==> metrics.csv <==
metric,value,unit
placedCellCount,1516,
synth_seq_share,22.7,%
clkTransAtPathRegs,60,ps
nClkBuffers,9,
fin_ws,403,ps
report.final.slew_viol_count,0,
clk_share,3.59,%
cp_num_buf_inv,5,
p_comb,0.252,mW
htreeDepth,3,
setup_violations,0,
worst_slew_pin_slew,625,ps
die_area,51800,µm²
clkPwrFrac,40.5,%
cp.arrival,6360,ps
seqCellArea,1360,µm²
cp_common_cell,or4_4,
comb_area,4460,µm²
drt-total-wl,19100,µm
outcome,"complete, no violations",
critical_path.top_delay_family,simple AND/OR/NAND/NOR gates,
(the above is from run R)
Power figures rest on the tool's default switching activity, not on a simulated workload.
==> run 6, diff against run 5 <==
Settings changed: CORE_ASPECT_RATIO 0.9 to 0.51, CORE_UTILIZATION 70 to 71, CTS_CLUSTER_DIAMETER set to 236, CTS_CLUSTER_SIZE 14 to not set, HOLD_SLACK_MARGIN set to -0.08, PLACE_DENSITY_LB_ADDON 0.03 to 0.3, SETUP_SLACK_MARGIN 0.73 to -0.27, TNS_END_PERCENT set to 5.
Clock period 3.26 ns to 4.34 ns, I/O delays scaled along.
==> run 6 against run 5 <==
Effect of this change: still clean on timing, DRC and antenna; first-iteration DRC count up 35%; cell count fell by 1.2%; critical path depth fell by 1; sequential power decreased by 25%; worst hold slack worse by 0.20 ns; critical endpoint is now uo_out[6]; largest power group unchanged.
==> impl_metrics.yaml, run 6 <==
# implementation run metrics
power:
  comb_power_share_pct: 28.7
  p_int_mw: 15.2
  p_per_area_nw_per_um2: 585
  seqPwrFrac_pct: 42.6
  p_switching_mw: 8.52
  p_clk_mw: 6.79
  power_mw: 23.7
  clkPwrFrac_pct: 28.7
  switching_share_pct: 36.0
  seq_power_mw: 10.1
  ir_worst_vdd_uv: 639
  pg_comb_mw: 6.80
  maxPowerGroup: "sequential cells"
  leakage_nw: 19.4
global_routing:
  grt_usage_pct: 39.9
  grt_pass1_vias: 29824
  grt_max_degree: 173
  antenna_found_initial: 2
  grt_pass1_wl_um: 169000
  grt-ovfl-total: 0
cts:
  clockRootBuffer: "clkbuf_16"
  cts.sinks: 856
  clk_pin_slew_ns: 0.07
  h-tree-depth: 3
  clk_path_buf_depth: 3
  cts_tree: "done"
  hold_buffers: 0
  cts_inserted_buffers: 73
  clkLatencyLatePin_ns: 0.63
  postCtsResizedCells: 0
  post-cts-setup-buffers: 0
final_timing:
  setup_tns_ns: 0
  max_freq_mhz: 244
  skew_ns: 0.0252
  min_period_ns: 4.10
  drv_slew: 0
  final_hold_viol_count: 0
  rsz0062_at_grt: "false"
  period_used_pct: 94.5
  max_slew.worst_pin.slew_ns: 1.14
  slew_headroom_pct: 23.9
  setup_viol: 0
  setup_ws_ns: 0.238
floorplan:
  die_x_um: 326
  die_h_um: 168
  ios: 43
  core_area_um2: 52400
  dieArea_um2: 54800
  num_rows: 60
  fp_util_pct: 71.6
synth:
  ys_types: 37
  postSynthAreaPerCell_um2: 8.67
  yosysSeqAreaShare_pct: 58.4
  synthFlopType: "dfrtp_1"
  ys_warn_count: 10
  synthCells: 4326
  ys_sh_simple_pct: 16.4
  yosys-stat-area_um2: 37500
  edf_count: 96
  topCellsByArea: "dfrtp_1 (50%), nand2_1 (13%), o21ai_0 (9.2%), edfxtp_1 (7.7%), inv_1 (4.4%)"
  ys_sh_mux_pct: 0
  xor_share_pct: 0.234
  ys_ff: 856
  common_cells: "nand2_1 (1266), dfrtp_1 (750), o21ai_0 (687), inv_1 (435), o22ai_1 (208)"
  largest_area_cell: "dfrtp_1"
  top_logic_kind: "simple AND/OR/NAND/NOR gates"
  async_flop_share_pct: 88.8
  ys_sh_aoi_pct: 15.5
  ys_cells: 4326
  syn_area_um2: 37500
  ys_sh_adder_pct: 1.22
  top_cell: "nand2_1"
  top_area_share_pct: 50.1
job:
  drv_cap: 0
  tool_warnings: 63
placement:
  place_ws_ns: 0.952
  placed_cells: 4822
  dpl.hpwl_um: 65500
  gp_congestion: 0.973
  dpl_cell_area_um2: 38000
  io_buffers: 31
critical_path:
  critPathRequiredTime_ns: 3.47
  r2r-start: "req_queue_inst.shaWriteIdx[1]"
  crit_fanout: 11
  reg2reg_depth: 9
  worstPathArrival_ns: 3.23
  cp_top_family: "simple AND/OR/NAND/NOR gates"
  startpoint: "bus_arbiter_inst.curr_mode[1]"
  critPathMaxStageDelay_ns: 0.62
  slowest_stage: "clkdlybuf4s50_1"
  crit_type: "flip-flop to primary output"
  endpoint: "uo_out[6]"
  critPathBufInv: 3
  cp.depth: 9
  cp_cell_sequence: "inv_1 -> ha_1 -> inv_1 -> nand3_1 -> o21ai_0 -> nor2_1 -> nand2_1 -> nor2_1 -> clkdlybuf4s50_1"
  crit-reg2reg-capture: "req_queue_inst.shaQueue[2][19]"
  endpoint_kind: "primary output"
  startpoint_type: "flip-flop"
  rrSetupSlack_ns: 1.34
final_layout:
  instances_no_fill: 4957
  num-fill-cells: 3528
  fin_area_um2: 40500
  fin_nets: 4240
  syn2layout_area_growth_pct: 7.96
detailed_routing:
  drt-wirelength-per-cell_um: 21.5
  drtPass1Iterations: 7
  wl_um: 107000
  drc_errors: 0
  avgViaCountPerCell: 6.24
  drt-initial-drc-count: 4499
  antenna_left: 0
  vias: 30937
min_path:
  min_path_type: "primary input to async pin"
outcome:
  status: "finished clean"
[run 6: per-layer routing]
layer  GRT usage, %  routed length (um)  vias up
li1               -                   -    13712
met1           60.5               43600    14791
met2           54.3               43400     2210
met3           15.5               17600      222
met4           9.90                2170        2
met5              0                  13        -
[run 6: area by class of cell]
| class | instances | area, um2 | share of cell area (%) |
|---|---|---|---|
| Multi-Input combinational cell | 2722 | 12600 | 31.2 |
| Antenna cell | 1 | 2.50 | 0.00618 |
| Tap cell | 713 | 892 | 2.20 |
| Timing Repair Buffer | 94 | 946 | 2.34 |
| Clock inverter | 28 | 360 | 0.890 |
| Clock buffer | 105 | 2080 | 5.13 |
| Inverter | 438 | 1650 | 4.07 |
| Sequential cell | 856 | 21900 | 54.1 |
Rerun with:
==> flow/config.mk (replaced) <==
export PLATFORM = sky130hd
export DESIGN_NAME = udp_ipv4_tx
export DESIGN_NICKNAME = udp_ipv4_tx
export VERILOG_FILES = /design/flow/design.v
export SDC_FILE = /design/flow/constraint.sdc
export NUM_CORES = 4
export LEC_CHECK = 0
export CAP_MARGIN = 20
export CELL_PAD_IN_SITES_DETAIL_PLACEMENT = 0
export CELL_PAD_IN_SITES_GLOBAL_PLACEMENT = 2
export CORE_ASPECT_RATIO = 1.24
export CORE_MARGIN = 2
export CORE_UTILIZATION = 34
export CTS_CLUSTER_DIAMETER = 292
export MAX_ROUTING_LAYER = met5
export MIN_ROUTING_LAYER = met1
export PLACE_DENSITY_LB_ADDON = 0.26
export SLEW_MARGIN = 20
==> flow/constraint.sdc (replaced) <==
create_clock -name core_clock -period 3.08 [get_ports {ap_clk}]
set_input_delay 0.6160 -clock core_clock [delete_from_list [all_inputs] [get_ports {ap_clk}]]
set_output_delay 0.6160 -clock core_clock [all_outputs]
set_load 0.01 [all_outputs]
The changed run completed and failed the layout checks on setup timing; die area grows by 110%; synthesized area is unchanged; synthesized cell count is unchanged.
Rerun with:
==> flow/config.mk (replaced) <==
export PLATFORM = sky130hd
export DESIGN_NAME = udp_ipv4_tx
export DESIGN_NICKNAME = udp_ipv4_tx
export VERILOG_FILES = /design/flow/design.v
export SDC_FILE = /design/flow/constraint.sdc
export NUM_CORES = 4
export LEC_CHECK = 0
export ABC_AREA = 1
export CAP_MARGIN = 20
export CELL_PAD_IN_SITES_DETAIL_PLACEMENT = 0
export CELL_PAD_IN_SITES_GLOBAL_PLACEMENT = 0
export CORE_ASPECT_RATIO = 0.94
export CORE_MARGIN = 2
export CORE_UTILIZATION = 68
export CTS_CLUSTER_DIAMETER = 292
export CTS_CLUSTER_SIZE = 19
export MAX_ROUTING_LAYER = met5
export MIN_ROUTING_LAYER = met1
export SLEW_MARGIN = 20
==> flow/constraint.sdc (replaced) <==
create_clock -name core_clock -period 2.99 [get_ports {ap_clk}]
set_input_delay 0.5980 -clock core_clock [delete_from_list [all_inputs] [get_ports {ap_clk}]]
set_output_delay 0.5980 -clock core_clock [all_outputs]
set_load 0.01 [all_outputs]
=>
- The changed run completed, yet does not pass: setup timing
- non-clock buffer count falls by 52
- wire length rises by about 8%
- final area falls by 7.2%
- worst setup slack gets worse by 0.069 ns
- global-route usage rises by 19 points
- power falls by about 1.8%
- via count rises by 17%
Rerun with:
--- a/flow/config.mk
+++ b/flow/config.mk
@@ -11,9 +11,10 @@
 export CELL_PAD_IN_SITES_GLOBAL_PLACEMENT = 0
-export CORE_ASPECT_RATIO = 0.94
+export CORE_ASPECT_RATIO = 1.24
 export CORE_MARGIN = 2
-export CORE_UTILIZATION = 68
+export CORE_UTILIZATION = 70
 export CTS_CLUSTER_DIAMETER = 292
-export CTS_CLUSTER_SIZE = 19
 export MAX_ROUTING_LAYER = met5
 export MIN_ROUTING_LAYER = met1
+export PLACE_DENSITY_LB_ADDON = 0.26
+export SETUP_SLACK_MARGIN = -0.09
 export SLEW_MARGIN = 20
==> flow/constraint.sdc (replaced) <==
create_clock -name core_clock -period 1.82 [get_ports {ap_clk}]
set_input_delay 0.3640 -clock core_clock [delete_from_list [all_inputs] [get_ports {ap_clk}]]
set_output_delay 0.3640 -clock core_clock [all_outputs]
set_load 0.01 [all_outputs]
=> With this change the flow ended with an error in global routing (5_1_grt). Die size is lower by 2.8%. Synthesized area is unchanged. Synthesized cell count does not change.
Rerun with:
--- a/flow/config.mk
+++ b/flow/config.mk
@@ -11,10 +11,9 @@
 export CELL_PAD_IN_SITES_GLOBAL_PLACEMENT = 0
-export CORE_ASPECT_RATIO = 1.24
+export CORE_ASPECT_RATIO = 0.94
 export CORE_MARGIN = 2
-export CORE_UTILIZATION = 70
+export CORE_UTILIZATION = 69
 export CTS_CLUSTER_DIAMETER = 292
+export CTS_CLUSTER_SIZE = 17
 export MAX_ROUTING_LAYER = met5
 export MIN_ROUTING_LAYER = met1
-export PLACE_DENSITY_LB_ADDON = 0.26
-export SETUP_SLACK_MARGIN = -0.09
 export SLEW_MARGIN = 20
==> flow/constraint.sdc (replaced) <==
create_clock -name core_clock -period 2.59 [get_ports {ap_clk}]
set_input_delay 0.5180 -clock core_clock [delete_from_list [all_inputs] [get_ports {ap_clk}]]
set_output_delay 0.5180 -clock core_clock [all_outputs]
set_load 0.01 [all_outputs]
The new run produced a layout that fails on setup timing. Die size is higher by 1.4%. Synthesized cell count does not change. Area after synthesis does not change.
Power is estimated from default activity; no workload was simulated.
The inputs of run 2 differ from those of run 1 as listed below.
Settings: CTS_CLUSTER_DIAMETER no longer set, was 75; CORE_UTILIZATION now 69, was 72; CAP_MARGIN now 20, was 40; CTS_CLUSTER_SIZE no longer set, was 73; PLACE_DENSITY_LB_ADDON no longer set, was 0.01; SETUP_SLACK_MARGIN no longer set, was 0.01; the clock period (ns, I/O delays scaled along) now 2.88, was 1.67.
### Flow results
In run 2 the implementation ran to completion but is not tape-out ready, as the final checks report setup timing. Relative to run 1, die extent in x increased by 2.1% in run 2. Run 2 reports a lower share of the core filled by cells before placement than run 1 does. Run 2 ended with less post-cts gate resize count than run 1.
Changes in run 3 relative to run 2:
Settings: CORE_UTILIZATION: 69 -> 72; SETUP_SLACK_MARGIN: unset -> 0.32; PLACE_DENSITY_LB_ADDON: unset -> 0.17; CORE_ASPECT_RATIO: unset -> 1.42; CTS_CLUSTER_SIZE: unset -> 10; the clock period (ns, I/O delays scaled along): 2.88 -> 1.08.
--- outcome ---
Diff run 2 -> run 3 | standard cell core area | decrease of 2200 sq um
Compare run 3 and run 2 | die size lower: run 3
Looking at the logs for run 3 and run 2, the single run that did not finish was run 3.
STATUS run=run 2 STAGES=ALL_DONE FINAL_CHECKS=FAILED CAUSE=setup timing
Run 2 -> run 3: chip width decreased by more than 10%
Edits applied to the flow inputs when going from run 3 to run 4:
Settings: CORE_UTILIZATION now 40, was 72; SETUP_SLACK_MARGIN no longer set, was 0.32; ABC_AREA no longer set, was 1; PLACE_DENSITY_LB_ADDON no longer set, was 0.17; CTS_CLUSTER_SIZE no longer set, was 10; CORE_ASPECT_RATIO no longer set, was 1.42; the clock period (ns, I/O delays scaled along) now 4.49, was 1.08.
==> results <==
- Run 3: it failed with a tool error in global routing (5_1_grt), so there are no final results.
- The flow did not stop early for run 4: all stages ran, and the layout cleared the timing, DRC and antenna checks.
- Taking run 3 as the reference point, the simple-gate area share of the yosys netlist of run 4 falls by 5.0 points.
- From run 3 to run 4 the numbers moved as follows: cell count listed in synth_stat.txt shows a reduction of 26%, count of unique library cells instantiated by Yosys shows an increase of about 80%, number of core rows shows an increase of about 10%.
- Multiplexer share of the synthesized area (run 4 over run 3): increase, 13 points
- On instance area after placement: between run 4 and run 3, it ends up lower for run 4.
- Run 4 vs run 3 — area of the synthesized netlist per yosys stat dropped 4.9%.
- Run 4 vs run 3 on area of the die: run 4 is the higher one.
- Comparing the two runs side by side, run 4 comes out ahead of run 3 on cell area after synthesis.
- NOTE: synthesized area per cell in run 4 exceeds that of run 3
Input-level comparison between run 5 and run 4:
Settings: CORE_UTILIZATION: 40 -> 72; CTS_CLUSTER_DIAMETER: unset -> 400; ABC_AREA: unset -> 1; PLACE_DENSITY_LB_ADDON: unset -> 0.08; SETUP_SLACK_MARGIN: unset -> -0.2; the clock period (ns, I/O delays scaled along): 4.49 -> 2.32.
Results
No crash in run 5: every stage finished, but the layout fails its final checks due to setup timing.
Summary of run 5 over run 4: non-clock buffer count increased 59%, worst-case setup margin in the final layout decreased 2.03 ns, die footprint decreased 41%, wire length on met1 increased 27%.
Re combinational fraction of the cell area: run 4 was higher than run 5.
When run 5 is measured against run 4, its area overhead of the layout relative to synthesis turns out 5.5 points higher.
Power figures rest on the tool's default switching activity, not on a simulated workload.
<file path="flow/design.v">
module CORDIC_Stage (
	input clk,
	input rst,
	input sign_in,
	input USE_SIN_in,
	input [7:0] ite,
	input [32:0] arctan_in_1,
	input [32:0] arctan_in_2,
	input [32:0] target_in,
	input [32:0] curr_angle_in,
	input [32:0] x_in,
	input [32:0] y_in,
	output sign_out,
	output USE_SIN_out,
	output [32:0] curr_angle_out,
	output [32:0] x_out,
	output [32:0] y_out,
	output [32:0] target_out
	);
	reg sign;
	reg [32:0] x[0:1];
	reg [32:0] y[0:1];
	reg [32:0] y_tmp[0:3];
	reg [32:0] x_tmp[0:3];
	reg [3:0] count[0:1];
	reg [32:0] current_angle[0:1];
	reg [32:0] atan[0:1];
	reg [32:0] target_q;
	reg USE_SIN_q;
	reg sign_q;
	reg [32:0] x_q;
	reg [32:0] y_q;
	reg [32:0] current_angle_q;
	always @(posedge clk) begin
			sign = sign_in;
			target_q <= target_in;
			USE_SIN_q <= USE_SIN_in;
			count[0] = ite[7:4];
			y_tmp[0] = sign ? y_in : ~y_in+1;
			y_tmp[1] = {y_tmp[0][32], y_tmp[0][31:0]>>count[0]};
			x_tmp[0] = sign ? x_in : ~x_in+1;
			x_tmp[1] = {x_tmp[0][32], x_tmp[0][31:0]>>count[0]};
			x[0] = x_in + y_tmp[1];
			y[0] = x_tmp[1] + y_in;
			atan[0] = sign ? arctan_in_1 : ~arctan_in_1+1;
			current_angle[0] = curr_angle_in + atan[0];
			if (current_angle[0] > target_in) begin
				sign = 1'b0;
			end
			else begin
				sign = 1'b1;
			end
			count[1] = ite[3:0];
			y_tmp[2] = sign ? y[0] : ~y[0]+1;
			y_tmp[3] = {y_tmp[2][32], y_tmp[2][31:0]>>count[1]};
			x_tmp[2] = sign ? x[0] : ~x[0]+1;
			x_tmp[3] = {x_tmp[2][32], x_tmp[2][31:0]>>count[1]};
			x[1] = x[0] + y_tmp[3];
			y[1] = x_tmp[3] + y[0];
			atan[1] = sign ? arctan_in_2 : ~arctan_in_2+1;
			current_angle[1] = current_angle[0] + atan[1];
			if (current_angle[1] > target_in) begin
				sign = 1'b0;
			end
			else begin
				sign = 1'b1;
			end
			sign_q <= sign;
			x_q <= x[1];
			y_q <= y[1];
			current_angle_q <= current_angle[1];
	end
	assign sign_out = sign_q;
	assign curr_angle_out = current_angle_q;
	assign x_out = x_q;
	assign y_out = y_q;
	assign USE_SIN_out = USE_SIN_q;
	assign target_out = target_q;
endmodule
module CORDIC_Top (
    input clk,
    input [31:0] target,
	 output [31:0] cos_x
);
	wire sign_intermediate[0:6];
	wire USE_SIN_intermediate[0:6];
	wire [32:0] angle_intermediate[0:6];
	wire [32:0] x_intermediate[0:6];
	wire [32:0] y_intermediate[0:6];
	wire [32:0] target_intermediate[0:6];
	wire [32:0] arctan[0:13];
	wire [7:0] ite[0:6];
	wire [32:0] x_init = 33'b01;
	wire [32:0] y_init = 33'b001;
	assign arctan[0]  = 33'b000011111010110110111011000000000;
	assign arctan[1]  = 33'b000001111111010101101110101010000;
	assign arctan[2]  = 33'b000000111111111010101011011110000;
	assign arctan[3]  = 33'b000000011111111111010101010111000;
	assign arctan[4]  = 33'b000000001111111111111010101010110;
	assign arctan[5]  = 33'b000000000111111111111111010101011;
	assign arctan[6]  = 33'b000000000011111111111111111010110;
	assign arctan[7]  = 33'b000000000001111111111111111111011;
	assign arctan[8]  = 33'b000000000000111111111111111111111;
	assign arctan[9]  = 33'b000000000000100000000000000000000;
	assign arctan[10] = 33'b000000000000010000000000000000000;
	assign arctan[11] = 33'b000000000000001000000000000000000;
	assign arctan[12] = 33'b000000000000000100000000000000000;
	assign arctan[13] = 33'b000000000000000010000000000000000;
	assign ite[0]  = 8'b00100011;
	assign ite[1]  = 8'b01000101;
	assign ite[2]  = 8'b01100111;
	assign ite[3]  = 8'b10001001;
	assign ite[4]  = 8'b10101011;
	assign ite[5]  = 8'b11001101;
	assign ite[6]  = 8'b11101111;
	reg init_sign;
	reg USE_SIN;
	wire [32:0] init_angle = 33'b000111011010110001100111000000000;
	reg [32:0] ext_target;
	reg [32:0] fin_target;
	always @* begin
		ext_target = { 1'b0 , target};
		USE_SIN = 0;
		if (ext_target > init_angle) begin
			if (ext_target > 33'b00111) begin
				fin_target = 33'b011001001000011111101101010100010 + (~ext_target + 1);
				init_sign = 1;
				USE_SIN = 1;
			end else begin
				init_sign = 1;
				fin_target = ext_target;
			end
		end
		else begin
			init_sign = 0;
			fin_target = ext_target;
		end
	end
	CORDIC_Stage stage1(
		 .clk(clk),
		 .sign_in(init_sign),
		 .USE_SIN_in(USE_SIN),
		 .ite(ite[0]),
		 .target_in(fin_target),
		 .arctan_in_1(arctan[0]),
		 .arctan_in_2(arctan[1]),
		 .curr_angle_in(init_angle),
		 .x_in(x_init),
		 .y_in(y_init),
		 .sign_out(sign_intermediate[0]),
		 .curr_angle_out(angle_intermediate[0]),
		 .x_out(x_intermediate[0]),
		 .y_out(y_intermediate[0]),
		 .target_out(target_intermediate[0]),
		 .USE_SIN_out(USE_SIN_intermediate[0])
	);
	CORDIC_Stage stage2(
		 .clk(clk),
		 .sign_in(sign_intermediate[0]),
		 .USE_SIN_in(USE_SIN_intermediate[0]),
		 .ite(ite[1]),
		 .target_in(target_intermediate[0]),
		 .arctan_in_1(arctan[2]),
		 .arctan_in_2(arctan[3]),
		 .curr_angle_in(angle_intermediate[0]),
		 .x_in(x_intermediate[0]),
		 .y_in(y_intermediate[0]),
		 .sign_out(sign_intermediate[1]),
		 .curr_angle_out(angle_intermediate[1]),
		 .x_out(x_intermediate[1]),
		 .y_out(y_intermediate[1]),
		 .target_out(target_intermediate[1]),
		 .USE_SIN_out(USE_SIN_intermediate[1])
	);
	CORDIC_Stage stage3(
		 .clk(clk),
		 .sign_in(sign_intermediate[1]),
		 .USE_SIN_in(USE_SIN_intermediate[1]),
		 .ite(ite[2]),
		 .target_in(target_intermediate[1]),
		 .arctan_in_1(arctan[4]),
		 .arctan_in_2(arctan[5]),
		 .curr_angle_in(angle_intermediate[1]),
		 .x_in(x_intermediate[1]),
		 .y_in(y_intermediate[1]),
		 .sign_out(sign_intermediate[2]),
		 .curr_angle_out(angle_intermediate[2]),
		 .x_out(x_intermediate[2]),
		 .y_out(y_intermediate[2]),
		 .target_out(target_intermediate[2]),
		 .USE_SIN_out(USE_SIN_intermediate[2])
	);
	CORDIC_Stage stage4(
		 .clk(clk),
		 .sign_in(sign_intermediate[2]),
		 .USE_SIN_in(USE_SIN_intermediate[2]),
		 .ite(ite[3]),
		 .target_in(target_intermediate[2]),
		 .arctan_in_1(arctan[6]),
		 .arctan_in_2(arctan[7]),
		 .curr_angle_in(angle_intermediate[2]),
		 .x_in(x_intermediate[2]),
		 .y_in(y_intermediate[2]),
		 .sign_out(sign_intermediate[3]),
		 .curr_angle_out(angle_intermediate[3]),
		 .x_out(x_intermediate[3]),
		 .y_out(y_intermediate[3]),
		 .target_out(target_intermediate[3]),
		 .USE_SIN_out(USE_SIN_intermediate[3])
	);
	CORDIC_Stage stage5(
		 .clk(clk),
		 .sign_in(sign_intermediate[3]),
		 .USE_SIN_in(USE_SIN_intermediate[3]),
		 .ite(ite[4]),
		 .target_in(target_intermediate[3]),
		 .arctan_in_1(arctan[8]),
		 .arctan_in_2(arctan[9]),
		 .curr_angle_in(angle_intermediate[3]),
		 .x_in(x_intermediate[3]),
		 .y_in(y_intermediate[3]),
		 .sign_out(sign_intermediate[4]),
		 .curr_angle_out(angle_intermediate[4]),
		 .x_out(x_intermediate[4]),
		 .y_out(y_intermediate[4]),
		 .target_out(target_intermediate[4]),
		 .USE_SIN_out(USE_SIN_intermediate[4])
	);
	CORDIC_Stage stage6(
		 .clk(clk),
		 .sign_in(sign_intermediate[4]),
		 .USE_SIN_in(USE_SIN_intermediate[4]),
		 .ite(ite[5]),
		 .target_in(target_intermediate[4]),
		 .arctan_in_1(arctan[10]),
		 .arctan_in_2(arctan[11]),
		 .curr_angle_in(angle_intermediate[4]),
		 .x_in(x_intermediate[4]),
		 .y_in(y_intermediate[4]),
		 .sign_out(sign_intermediate[5]),
		 .curr_angle_out(angle_intermediate[5]),
		 .x_out(x_intermediate[5]),
		 .y_out(y_intermediate[5]),
		 .target_out(target_intermediate[5]),
		 .USE_SIN_out(USE_SIN_intermediate[5])
	);
	CORDIC_Stage stage7(
		 .clk(clk),
		 .sign_in(sign_intermediate[5]),
		 .USE_SIN_in(USE_SIN_intermediate[5]),
		 .ite(ite[6]),
		 .target_in(target_intermediate[5]),
		 .arctan_in_1(arctan[12]),
		 .arctan_in_2(arctan[13]),
		 .curr_angle_in(angle_intermediate[5]),
		 .x_in(x_intermediate[5]),
		 .y_in(y_intermediate[5]),
		 .sign_out(sign_intermediate[6]),
		 .curr_angle_out(angle_intermediate[6]),
		 .x_out(x_intermediate[6]),
		 .y_out(y_intermediate[6]),
		 .target_out(target_intermediate[6]),
		 .USE_SIN_out(USE_SIN_intermediate[6])
	);
	wire [31:0] K = 32'b01101101111011001010110110001011;
	wire [31:0] done;
	assign done = USE_SIN_intermediate[6] ? y_intermediate[6][31:0] : x_intermediate[6][31:0];
	assign cos_x = done*K;
endmodule
</file>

→ **WORK TO BE COMPLETED**
Only lines with the word "longer" are wanted, so copy each one from the records.

→ **WRITTEN ANSWER**
Settings: CTS_CLUSTER_DIAMETER no longer set, was 75; CORE_UTILIZATION now 69, was 72; CAP_MARGIN now 20, was 40; CTS_CLUSTER_SIZE no longer set, was 73; PLACE_DENSITY_LB_ADDON no longer set, was 0.01; SETUP_SLACK_MARGIN no longer set, was 0.01; the clock period (ns, I/O delays scaled along) now 2.88, was 1.67.
Settings: CORE_UTILIZATION now 40, was 72; SETUP_SLACK_MARGIN no longer set, was 0.32; ABC_AREA no longer set, was 1; PLACE_DENSITY_LB_ADDON no longer set, was 0.17; CTS_CLUSTER_SIZE no longer set, was 10; CORE_ASPECT_RATIO no longer set, was 1.42; the clock period (ns, I/O delays scaled along) now 4.49, was 1.08.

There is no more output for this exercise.